In the London Borough of Islington, that support has allowed a £10m disused car park to be turned into allotments.
The authority, which has put £1m into its Edible Islington campaign, has made a commitment to increasing not only community growing sites but also allotments.
Speaking at the London Parks & Green Spaces Forum on growing food on 12 March, Islington's principal parks manager Andrew Bedford explained: "It is a challenging time out there but we have used gardening to engage with communities and that has been very successful, which has led to resources."
Project and strategy manager Oliver Burke, who oversees the area's community food-growing programme, agreed: "Without the political backing, we would not have seen this pot of money."
As part of the scheme, a community allotment has been created in a former car park at St Luke's community centre, in addition to a new council allotment, which has statutory footing, on another disused car park.
Burke added that the land value of the second car park was around £10m. "It took real political conviction not to just sell off the site," he revealed.
London mayor Boris Johnson's food champion Rosie Boycott pointed out that schemes need not cost a lot, but required support.
"Community projects come from the bottom up, but there also needs to be a top-down approach to help with enabling," she explained.

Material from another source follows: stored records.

===== config.mk =====
export PLATFORM = sky130hd
export DESIGN_NAME = buck_gate_drive_control
export DESIGN_NICKNAME = d
export VERILOG_FILES = /design/src/rtl/buck_gate_pkg.sv /design/src/rtl/pin_sync.sv /design/src/rtl/buck_gate_drive_control.sv
export SDC_FILE = /design/constraint.sdc
export NUM_CORES = 1
export LEC_CHECK = 0
export ABC_AREA = 1
export BUFFER_PORTS_ARGS = -buffer_cell sky130_fd_sc_hd__buf_2
export CAP_MARGIN = 25
export CORE_MARGIN = 2
export CORE_UTILIZATION = 33
export DETAILED_ROUTE_END_ITERATION = 6
export PLACE_DENSITY = 0.59
export SYNTH_ARGS = -nofsm -noshare
export SYNTH_HDL_FRONTEND = slang
export SYNTH_SLANG_ARGS = --single-unit

===== constraint.sdc =====
create_clock -name clock -period 1.6 [get_ports clock]
set_input_delay 0.32 -clock clock [delete_from_list [all_inputs] [get_ports clock]]
set_output_delay 0.32 -clock clock [all_outputs]
set_load 0.01 [all_outputs]

===== src/rtl/buck_gate_pkg.sv =====
// Shared constants and types for the buck gate drive control block.
package buck_gate_pkg;

  // ----------------------------------------------------------------
  // Clock and timing
  // ----------------------------------------------------------------
  localparam int CLK_PERIOD_NS     = 25;
  localparam int LOCKOUT_START_US  = 40;
  localparam int SLEEP_START_US    = 30;
  localparam int MIN_PULSE_NS      = 37;
  localparam int REJECT_PULSE_NS   = 5;
  localparam int BLANK_NS          = 90;
  localparam int LOCKOUT_START_CYC = (LOCKOUT_START_US * 1000 + CLK_PERIOD_NS - 1) / CLK_PERIOD_NS;
  localparam int SLEEP_START_CYC   = (SLEEP_START_US * 1000 + CLK_PERIOD_NS - 1) / CLK_PERIOD_NS;
  localparam int MIN_PULSE_CYC     = (MIN_PULSE_NS + CLK_PERIOD_NS - 1) / CLK_PERIOD_NS;
  localparam int REJECT_PULSE_CYC  = (REJECT_PULSE_NS + CLK_PERIOD_NS - 1) / CLK_PERIOD_NS;
  localparam int BLANK_CYC         = (BLANK_NS + CLK_PERIOD_NS - 1) / CLK_PERIOD_NS;
  localparam int TIMER_W           = 11;
  localparam int CNT_W             = 4;

  // ----------------------------------------------------------------
  // Register map and fields
  // ----------------------------------------------------------------
  localparam logic [3:0] REG_CONTROL    = 4'h0;
  localparam logic [3:0] REG_STATUS     = 4'h1;
  localparam logic [3:0] REG_IRQ_STATUS = 4'h2;
  localparam logic [3:0] REG_IRQ_MASK   = 4'h3;
  localparam int CTRL_DEAD_LSB  = 0;
  localparam int CTRL_SW_OFF    = 4;
  localparam logic [CNT_W-1:0] DEAD_CFG_RESET = 4'h1;
  localparam int EV_READY    = 0;
  localparam int EV_LOCKOUT  = 1;
  localparam int EV_ZC       = 2;
  localparam int EV_STRETCH  = 3;
  localparam int EV_REJECT   = 4;
  localparam int EV_W        = 5;
  localparam logic [7:0] IRQ_MASK_RESET = 8'h00;

  // ----------------------------------------------------------------
  // Types
  // ----------------------------------------------------------------
  typedef enum logic [1:0] {PS_SHUTDOWN, PS_STARTUP, PS_SLEEP, PS_READY} power_state_t;
  typedef enum logic [1:0] {LVL_LOW, LVL_MID, LVL_HIGH} level3_t;
  typedef enum logic [1:0] {DRV_OFF, DRV_HIGH, DRV_LOW, DRV_LOW_ZC} drive_t;

  typedef struct packed {
    logic high_side_gate;
    logic low_side_gate;
  } gate_cmd_t;

  typedef struct packed {
    logic supply_undervoltage_lockout;
    logic driver_enable_in;
    logic pwm_upper_threshold;
    logic pwm_lower_threshold;
    logic mode_upper_threshold;
    logic mode_lower_threshold;
    logic zero_current_cutoff;
  } pin_in_t;

  localparam int PIN_W = $bits(pin_in_t);

endpackage


===== src/rtl/pin_sync.sv =====
// Three-stage synchroniser that passes a change once stages two and three agree.
`timescale 1ns/1ps
`default_nettype none
module pin_sync #(
  parameter int WIDTH = 1
) (
  input  wire logic             clock,
  input  wire logic             rst_n,
  input  wire logic [WIDTH-1:0] async_in,
  input  wire logic [WIDTH-1:0] reset_value,
  output logic      [WIDTH-1:0] sync_out
);

  typedef struct packed {
    logic [WIDTH-1:0] s1;
    logic [WIDTH-1:0] s2;
    logic [WIDTH-1:0] s3;
    logic [WIDTH-1:0] q;
  } sync_state_t;

  sync_state_t s;
  sync_state_t next_s;

  // ----------------------------------------------------------------
  // Filter
  // ----------------------------------------------------------------
  // The first stage feeds only the second so metastability cannot leak.
  always_comb
  begin
    next_s    = s;
    next_s.s1 = async_in;
    next_s.s2 = s.s1;
    next_s.s3 = s.s2;
    for (int i = 0; i < WIDTH; i++)
    begin
      if (s.s2[i] == s.s3[i])
      begin
        next_s.q[i] = s.s3[i];
      end
    end
  end

  // Reset value is caught by the clock, so a port value is allowed here.
  always_ff @(posedge clock)
  begin
    if (!rst_n)
    begin
      s <= '{s1: reset_value, s2: reset_value, s3: reset_value, q: reset_value};
    end
    else
    begin
      s <= next_s;
    end
  end

  assign sync_out = s.q;

endmodule
`default_nettype wire


===== src/rtl/buck_gate_drive_control.sv =====
// Gate command, power sequencing and register port of the buck power stage.
//
// Notes on behaviour
// - Lockout holds gates off; 40 us to ready.
// - Enable low sleeps gates off; 30 us start.
// - Gates follow PWM only when ready.
// - Ready flag pulled low until power ready.
// - Sleep keeps essentials and loads trim fuses.
// - Mode low: high, low, mid both off.
// - Mode high: mid gives blanked diode emulation.
// - Mode mid: low gives blanked diode emulation.
// - Short high pulses stretched to minimum width.
// - PWM levels shorter than 5 ns ignored.
// - Mode select is a three-level input.
`timescale 1ns/1ps
`default_nettype none
module buck_gate_drive_control
  import buck_gate_pkg::*;
(
  input  wire logic      clock,
  input  wire logic      rst_n,
  input  wire pin_in_t   pins,
  output gate_cmd_t      gate,
  input  wire logic      ready_flag_in,
  output logic           ready_flag_out,
  output logic           ready_flag_oe,
  output logic           low_power_sleep,
  output logic           trim_load_active,
  input  wire logic [3:0] reg_addr,
  input  wire logic [7:0] reg_wdata,
  input  wire logic      reg_write,
  input  wire logic      reg_read,
  output logic     [7:0] reg_rdata,
  output logic           irq
);

  // ----------------------------------------------------------------
  // State
  // ----------------------------------------------------------------
  typedef struct packed {
    power_state_t       pstate;
    logic [TIMER_W-1:0] timer;
    logic               cold;
    level3_t            pwm_cand;
    logic [CNT_W-1:0]   cand_cnt;
    level3_t            pwm_lvl;
    logic               zc_done;
    gate_cmd_t          gate;
    logic [CNT_W-1:0]   dead_cnt;
    logic [CNT_W-1:0]   stretch_cnt;
    logic [CNT_W-1:0]   blank_cnt;
    logic [CNT_W-1:0]   dead_cfg;
    logic               sw_off;
    logic [EV_W-1:0]    irq_status;
    logic [EV_W-1:0]    irq_mask;
    logic [7:0]         rd_data;
  } core_t;

  core_t s;
  core_t next_s;

  pin_in_t sync;
  pin_in_t sync_reset;

  // ----------------------------------------------------------------
  // Decoding
  // ----------------------------------------------------------------
  function automatic level3_t level_of(input logic above_upper, input logic above_lower);
    return above_upper ? LVL_HIGH : (above_lower ? LVL_MID : LVL_LOW);
  endfunction

  function automatic drive_t drive_of(input level3_t pwm, input level3_t mode, input logic done);
    drive_t d;
    d = DRV_OFF;
    case (pwm)
      LVL_HIGH:
        d = DRV_HIGH;
      LVL_LOW:
        d = (mode == LVL_MID) ? DRV_LOW_ZC : DRV_LOW;
      LVL_MID:
        d = (mode == LVL_HIGH && !done) ? DRV_LOW_ZC : DRV_OFF;
      default:
        d = DRV_OFF;
    endcase
    if (d == DRV_LOW_ZC && done)
    begin
      d = DRV_OFF;
    end
    return d;
  endfunction

  // Lockout and enable reset to their safe side: locked out, disabled.
  always_comb
  begin
    sync_reset = '0;
    sync_reset.supply_undervoltage_lockout = 1'b1;
  end

  pin_sync #(
    .WIDTH       (PIN_W)
  ) u_pin_sync (
    .clock       (clock),
    .rst_n       (rst_n),
    .async_in    (pins),
    .reset_value (sync_reset),
    .sync_out    (sync)
  );

  // ----------------------------------------------------------------
  // Next state
  // ----------------------------------------------------------------
  always_comb
  begin
    level3_t         raw_pwm;
    level3_t         mode;
    drive_t          want;
    logic            run;
    logic            want_high;
    logic            want_low;
    logic [EV_W-1:0] ev;
    logic [EV_W-1:0] clr;
    next_s  = s;
    ev      = '0;
    clr     = '0;
    raw_pwm = level_of(sync.pwm_upper_threshold, sync.pwm_lower_threshold);
    // An open pin floats to mid through the analog divider.
    mode    = level_of(sync.mode_upper_threshold, sync.mode_lower_threshold);
    run       = (s.pstate == PS_READY) && !s.sw_off;
    want      = drive_of(s.pwm_lvl, mode, s.zc_done);
    want_high = run && want == DRV_HIGH;
    want_low  = run && (want == DRV_LOW || want == DRV_LOW_ZC);
    next_s.rd_data = 8'h00;

    // Power sequencing.
    case (s.pstate)
      PS_SHUTDOWN:
        if (!sync.supply_undervoltage_lockout)
        begin
          next_s.pstate = PS_STARTUP;
          next_s.timer  = TIMER_W'(LOCKOUT_START_CYC - 1);
          next_s.cold   = 1'b1;
        end
      PS_STARTUP:
        if (!s.cold && !sync.driver_enable_in)
        begin
          next_s.pstate = PS_SLEEP;
        end
        else if (s.timer != '0)
        begin
          next_s.timer = s.timer - 1'b1;
        end
        else if (sync.driver_enable_in)
        begin
          next_s.pstate = PS_READY;
          ev[EV_READY]  = 1'b1;
        end
        else
        begin
          next_s.pstate = PS_SLEEP;
        end
      PS_SLEEP:
        if (sync.driver_enable_in)
        begin
          next_s.pstate = PS_STARTUP;
          next_s.timer  = TIMER_W'(SLEEP_START_CYC - 1);
          next_s.cold   = 1'b0;
        end
      PS_READY:
        if (!sync.driver_enable_in)
        begin
          next_s.pstate = PS_SLEEP;
        end
      default:
        next_s.pstate = PS_SHUTDOWN;
    endcase
    if (sync.supply_undervoltage_lockout && s.pstate != PS_SHUTDOWN)
    begin
      next_s.pstate      = PS_SHUTDOWN;
      ev[EV_LOCKOUT]     = 1'b1;
    end

    // PWM level filter: a level is taken only after it has held.
    if (raw_pwm != s.pwm_cand)
    begin
      next_s.pwm_cand = raw_pwm;
      next_s.cand_cnt = CNT_W'(1);
      if (s.pwm_cand != s.pwm_lvl)
      begin
        ev[EV_REJECT] = 1'b1;
      end
    end
    else if (s.cand_cnt >= CNT_W'(REJECT_PULSE_CYC))
    begin
      next_s.pwm_lvl = s.pwm_cand;
    end
    else
    begin
      next_s.cand_cnt = s.cand_cnt + 1'b1;
    end
    if (next_s.pwm_lvl != s.pwm_lvl)
    begin
      next_s.zc_done = 1'b0;
    end

    // Gate drive.
    if (s.dead_cnt != '0)
    begin
      next_s.dead_cnt = s.dead_cnt - 1'b1;
    end
    if (s.stretch_cnt != '0)
    begin
      next_s.stretch_cnt = s.stretch_cnt - 1'b1;
    end
    if (s.blank_cnt != '0)
    begin
      next_s.blank_cnt = s.blank_cnt - 1'b1;
    end
    if (s.gate.high_side_gate)
    begin
      if (!run)
      begin
        next_s.gate.high_side_gate = 1'b0;
        next_s.dead_cnt            = s.dead_cfg;
      end
      else if (!want_high && s.stretch_cnt == '0)
      begin
        next_s.gate.high_side_gate = 1'b0;
        next_s.dead_cnt            = s.dead_cfg;
      end
      else if (!want_high)
      begin
        ev[EV_STRETCH] = 1'b1;
      end
    end
    else if (s.gate.low_side_gate)
    begin
      if (!want_low)
      begin
        next_s.gate.low_side_gate = 1'b0;
        next_s.dead_cnt           = s.dead_cfg;
      end
      else if (want == DRV_LOW_ZC && s.blank_cnt == '0 && sync.zero_current_cutoff)
      begin
        next_s.gate.low_side_gate = 1'b0;
        next_s.dead_cnt           = s.dead_cfg;
        next_s.zc_done            = 1'b1;
        ev[EV_ZC]                 = 1'b1;
      end
    end
    else if (s.dead_cnt == '0)
    begin
      if (want_high)
      begin
        next_s.gate.high_side_gate = 1'b1;
        next_s.stretch_cnt         = CNT_W'(MIN_PULSE_CYC - 1);
      end
      else if (want_low)
      begin
        next_s.gate.low_side_gate = 1'b1;
        next_s.blank_cnt          = CNT_W'(BLANK_CYC - 1);
      end
    end

    // Register port.
    if (reg_write)
    begin
      case (reg_addr)
        REG_CONTROL:
        begin
          next_s.dead_cfg = reg_wdata[CTRL_DEAD_LSB +: CNT_W];
          next_s.sw_off   = reg_wdata[CTRL_SW_OFF];
        end
        REG_IRQ_STATUS:
          clr = reg_wdata[EV_W-1:0];
        REG_IRQ_MASK:
          next_s.irq_mask = reg_wdata[EV_W-1:0];
        default:
          ;
      endcase
    end
    // A new event in the clearing cycle survives the clear.
    next_s.irq_status = (s.irq_status & ~clr) | ev;
    if (reg_read)
    begin
      case (reg_addr)
        REG_CONTROL:
          next_s.rd_data = {3'h0, s.sw_off, s.dead_cfg};
        REG_STATUS:
          next_s.rd_data = {ready_flag_in, s.pwm_lvl, s.gate, s.pstate, 1'b0};
        REG_IRQ_STATUS:
          next_s.rd_data = {3'h0, s.irq_status};
        REG_IRQ_MASK:
          next_s.rd_data = {3'h0, s.irq_mask};
        default:
          next_s.rd_data = 8'h00;
      endcase
    end
  end

  // ----------------------------------------------------------------
  // Registers
  // ----------------------------------------------------------------
  always_ff @(posedge clock)
  begin
    if (!rst_n)
    begin
      s          <= '0;
      s.pstate   <= PS_SHUTDOWN;
      s.pwm_cand <= LVL_LOW;
      s.pwm_lvl  <= LVL_LOW;
      s.dead_cfg <= DEAD_CFG_RESET;
      s.irq_mask <= IRQ_MASK_RESET[EV_W-1:0];
    end
    else
    begin
      s <= next_s;
    end
  end

  // ----------------------------------------------------------------
  // Outputs
  // ----------------------------------------------------------------
  // Only one gate can ever be set: turn-on waits for both to be off.
  assign gate             = s.gate;
  assign ready_flag_out   = 1'b0;
  assign ready_flag_oe    = (s.pstate != PS_READY);
  // Sleep keeps sequencing, the PWM filter and the register port alive while the trim fuses load.
  assign low_power_sleep  = (s.pstate == PS_SLEEP);
  assign trim_load_active = (s.pstate == PS_SLEEP);
  assign reg_rdata        = s.rd_data;
  assign irq              = |(s.irq_status & s.irq_mask);

endmodule
`default_nettype wire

But 2009 CABE scholar Pamela Smith - a horticulturist for Lantra and English Heritage who has studied community food growing in the USA and Canada - added there were concerns among some park managers about the trend.
"Is it something that is going to be imposed on a park?" she questioned. "I am 50/50 on food growing in parks but it can be a way of bringing in new audiences. This may be the one thing that brings together agriculture, production horticulture and amenity horticulture."